Specifically, the court said, “we do not believe that an RS-DVR customer is sufficiently distinguishable from a VCR user to impose liability…”
The ruling is being sent back to the District Court for further determination. It could also be appealed further but if it stands, it could have significant impact for cable companies, consumers and the media industry.
|•CABLE COMPANY BENEFITS•|
Once installed and initial costs are absorbed, the ability to use network storage could allow cable companies to save considerably on the new set top box implementations and upgrades. In fact, when TruWay TV card standards agreed on by cable companies and electronics makers in late May come to market, the set top box could disappear almost entirely. Cablevision, Comcast (NASDAQ:CMCSA), Time Warner (NYSE:TWX), Charter (NASDAQ:CHTR) and others could all offer DVR services and cable decoding straight through the TV set – no unsightly box needed.
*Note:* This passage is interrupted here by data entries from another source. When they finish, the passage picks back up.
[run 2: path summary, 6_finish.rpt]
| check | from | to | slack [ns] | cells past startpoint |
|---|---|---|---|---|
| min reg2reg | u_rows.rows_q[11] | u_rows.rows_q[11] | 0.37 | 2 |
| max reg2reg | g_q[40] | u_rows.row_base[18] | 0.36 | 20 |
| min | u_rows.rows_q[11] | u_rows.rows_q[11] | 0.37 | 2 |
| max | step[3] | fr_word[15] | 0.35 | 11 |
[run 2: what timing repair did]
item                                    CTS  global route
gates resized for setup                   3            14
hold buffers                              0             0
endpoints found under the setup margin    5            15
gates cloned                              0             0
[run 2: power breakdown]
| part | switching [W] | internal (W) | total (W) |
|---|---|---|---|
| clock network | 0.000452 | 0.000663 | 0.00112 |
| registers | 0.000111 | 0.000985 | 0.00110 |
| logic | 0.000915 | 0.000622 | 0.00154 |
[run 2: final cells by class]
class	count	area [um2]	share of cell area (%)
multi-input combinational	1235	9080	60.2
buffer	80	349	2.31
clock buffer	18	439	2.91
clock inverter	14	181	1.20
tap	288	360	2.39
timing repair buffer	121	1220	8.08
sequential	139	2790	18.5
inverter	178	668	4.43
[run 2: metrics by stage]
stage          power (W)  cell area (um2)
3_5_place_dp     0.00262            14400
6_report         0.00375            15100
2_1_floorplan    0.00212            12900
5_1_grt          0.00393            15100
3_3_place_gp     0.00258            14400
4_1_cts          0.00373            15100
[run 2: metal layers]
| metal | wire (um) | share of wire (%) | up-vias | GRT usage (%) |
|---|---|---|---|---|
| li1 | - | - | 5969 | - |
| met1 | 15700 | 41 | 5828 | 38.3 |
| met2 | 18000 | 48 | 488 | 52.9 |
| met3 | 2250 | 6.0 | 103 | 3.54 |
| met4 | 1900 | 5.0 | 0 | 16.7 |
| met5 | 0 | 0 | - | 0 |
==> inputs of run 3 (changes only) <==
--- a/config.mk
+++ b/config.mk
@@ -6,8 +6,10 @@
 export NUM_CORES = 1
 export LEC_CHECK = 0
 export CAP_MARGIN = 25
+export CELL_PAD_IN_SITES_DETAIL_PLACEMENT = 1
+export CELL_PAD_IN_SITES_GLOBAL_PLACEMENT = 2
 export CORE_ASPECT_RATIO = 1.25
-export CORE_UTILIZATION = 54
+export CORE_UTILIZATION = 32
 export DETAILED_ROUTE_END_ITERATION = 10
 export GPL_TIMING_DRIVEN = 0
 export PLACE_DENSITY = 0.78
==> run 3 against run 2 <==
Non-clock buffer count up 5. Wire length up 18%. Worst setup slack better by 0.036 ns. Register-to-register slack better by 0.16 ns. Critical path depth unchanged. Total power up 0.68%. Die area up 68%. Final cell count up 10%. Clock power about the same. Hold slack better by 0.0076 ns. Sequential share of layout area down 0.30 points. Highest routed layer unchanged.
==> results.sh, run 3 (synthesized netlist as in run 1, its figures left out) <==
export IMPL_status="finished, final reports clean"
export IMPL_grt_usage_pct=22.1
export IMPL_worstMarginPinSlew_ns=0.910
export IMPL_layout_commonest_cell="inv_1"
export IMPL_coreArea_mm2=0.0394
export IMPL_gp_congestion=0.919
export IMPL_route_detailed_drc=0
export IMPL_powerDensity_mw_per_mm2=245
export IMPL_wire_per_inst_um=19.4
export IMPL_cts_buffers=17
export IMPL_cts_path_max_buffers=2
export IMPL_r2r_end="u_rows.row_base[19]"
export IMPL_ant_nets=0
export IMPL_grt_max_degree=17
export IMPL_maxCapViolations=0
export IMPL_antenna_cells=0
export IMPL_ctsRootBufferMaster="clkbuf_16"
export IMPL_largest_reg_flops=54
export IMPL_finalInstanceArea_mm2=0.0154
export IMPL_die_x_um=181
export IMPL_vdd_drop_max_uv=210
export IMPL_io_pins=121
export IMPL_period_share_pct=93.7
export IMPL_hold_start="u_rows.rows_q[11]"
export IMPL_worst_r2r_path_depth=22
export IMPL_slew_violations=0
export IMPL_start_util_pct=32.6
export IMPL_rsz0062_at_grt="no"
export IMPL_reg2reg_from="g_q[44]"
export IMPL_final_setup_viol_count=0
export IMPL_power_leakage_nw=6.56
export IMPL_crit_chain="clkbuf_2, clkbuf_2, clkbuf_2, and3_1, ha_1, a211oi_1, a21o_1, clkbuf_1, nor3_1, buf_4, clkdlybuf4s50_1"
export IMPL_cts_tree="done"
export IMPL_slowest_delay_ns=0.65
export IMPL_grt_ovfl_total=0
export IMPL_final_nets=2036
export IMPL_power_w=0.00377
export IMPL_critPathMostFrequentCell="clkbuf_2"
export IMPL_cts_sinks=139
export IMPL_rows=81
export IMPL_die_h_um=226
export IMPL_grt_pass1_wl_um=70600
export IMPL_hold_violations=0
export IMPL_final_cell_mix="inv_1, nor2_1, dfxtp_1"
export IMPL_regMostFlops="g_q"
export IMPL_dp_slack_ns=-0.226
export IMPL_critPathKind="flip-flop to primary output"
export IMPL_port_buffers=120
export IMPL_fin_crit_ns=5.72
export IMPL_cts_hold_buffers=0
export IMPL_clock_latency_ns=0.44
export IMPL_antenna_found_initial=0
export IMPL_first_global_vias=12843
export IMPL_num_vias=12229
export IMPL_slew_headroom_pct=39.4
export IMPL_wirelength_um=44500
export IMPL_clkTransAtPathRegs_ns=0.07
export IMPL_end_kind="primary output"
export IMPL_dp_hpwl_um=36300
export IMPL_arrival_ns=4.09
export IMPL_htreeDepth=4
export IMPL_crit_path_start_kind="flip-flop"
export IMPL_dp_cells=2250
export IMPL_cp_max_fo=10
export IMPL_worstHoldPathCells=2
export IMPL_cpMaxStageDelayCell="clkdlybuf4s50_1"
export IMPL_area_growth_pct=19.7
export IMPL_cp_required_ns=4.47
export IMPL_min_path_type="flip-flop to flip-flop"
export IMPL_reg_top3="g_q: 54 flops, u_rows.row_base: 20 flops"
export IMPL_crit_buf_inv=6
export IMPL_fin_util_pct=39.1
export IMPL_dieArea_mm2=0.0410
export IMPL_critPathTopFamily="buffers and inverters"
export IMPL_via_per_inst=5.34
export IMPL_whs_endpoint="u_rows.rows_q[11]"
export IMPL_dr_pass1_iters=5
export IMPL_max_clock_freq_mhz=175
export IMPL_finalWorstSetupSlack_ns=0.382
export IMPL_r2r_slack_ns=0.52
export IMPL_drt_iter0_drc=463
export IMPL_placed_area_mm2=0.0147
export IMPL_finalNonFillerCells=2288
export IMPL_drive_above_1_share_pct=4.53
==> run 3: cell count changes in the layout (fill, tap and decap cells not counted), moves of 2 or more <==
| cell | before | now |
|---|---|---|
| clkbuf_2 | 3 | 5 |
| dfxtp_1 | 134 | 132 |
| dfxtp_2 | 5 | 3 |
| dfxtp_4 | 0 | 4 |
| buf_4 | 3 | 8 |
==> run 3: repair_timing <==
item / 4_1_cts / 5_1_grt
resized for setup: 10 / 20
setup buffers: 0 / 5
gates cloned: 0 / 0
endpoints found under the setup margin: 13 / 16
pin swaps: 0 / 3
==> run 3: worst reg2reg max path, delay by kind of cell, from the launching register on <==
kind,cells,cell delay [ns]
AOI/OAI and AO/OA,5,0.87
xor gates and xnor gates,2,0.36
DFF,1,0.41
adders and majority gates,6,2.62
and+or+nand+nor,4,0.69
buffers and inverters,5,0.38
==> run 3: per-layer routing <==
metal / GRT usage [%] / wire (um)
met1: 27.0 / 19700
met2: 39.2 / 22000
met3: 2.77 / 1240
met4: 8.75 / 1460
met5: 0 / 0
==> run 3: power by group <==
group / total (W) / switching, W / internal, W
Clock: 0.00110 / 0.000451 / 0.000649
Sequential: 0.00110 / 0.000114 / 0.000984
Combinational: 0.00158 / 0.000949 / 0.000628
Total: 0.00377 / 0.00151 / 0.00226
Network storage capacity could be sold or leased at a variety of different prices by a cable company depending on usage. A tiered system triggered by storage would allow an entirely new revenue stream.
The storage could also be expanded to share, and stream, personal music collections and photos uploaded from a customer’s PC. Effectively, a remote DVR storage system would give a cable company a legitimate basis for being a “hub” in a connected home entertainment environment. If that happens, then the set top box (real or TV Card) becomes a gateway. That’s especially interesting in an era where “cloud” computing is becoming an increasingly popular buzzword.
Satellite services and cable companies currently compete on cost and channel offerings. This kind of service, however, would be something applicable only to cable customers (satellite technology won’t allow this kind of service today).
The most obvious consumer benefits are cost and convenience. Network storage with potentially unlimited capacity is easy enough to understand. Beyond that, the nature of how the court determined there was no “rebroadcast” could provide another perk, a valuable precedent.
Notably, the court ruled that since a recorded program can only be seen by the person who did the copying, it wasn’t a rebroadcast. It was the equivalent to a VCR recording. That same logic, if applied broadly, would appear to make place shifting services that let consumers record content in one place and watch it in another, unquestionably legal (today, they exist but some fear that in some incarnations they’ll be subject to expensive copyright litigation). That means, from existing services like Slingbox to products not yet available, one source of content can travel with you without hard drives in tow. That prospect, the fact that it might potentially exist free of copyright challenge, is compelling.
|•MEDIA INDUSTRY COSTS •|
In an industry where ad dollars are gold, the prospect of an easier, widespread service that allows commercial skipping could hurt ad sales. That would probably hurt local broadcasters the most. But a rollout of this kind of service also represents direct competition. As noted in the original plaintiff’s complaint, RS-DVRs “would undermine video on demand, download, mobile device and other novel and traditional services that the plaintiffs and other copyright owners have developed and are actively licensing in the marketplace.”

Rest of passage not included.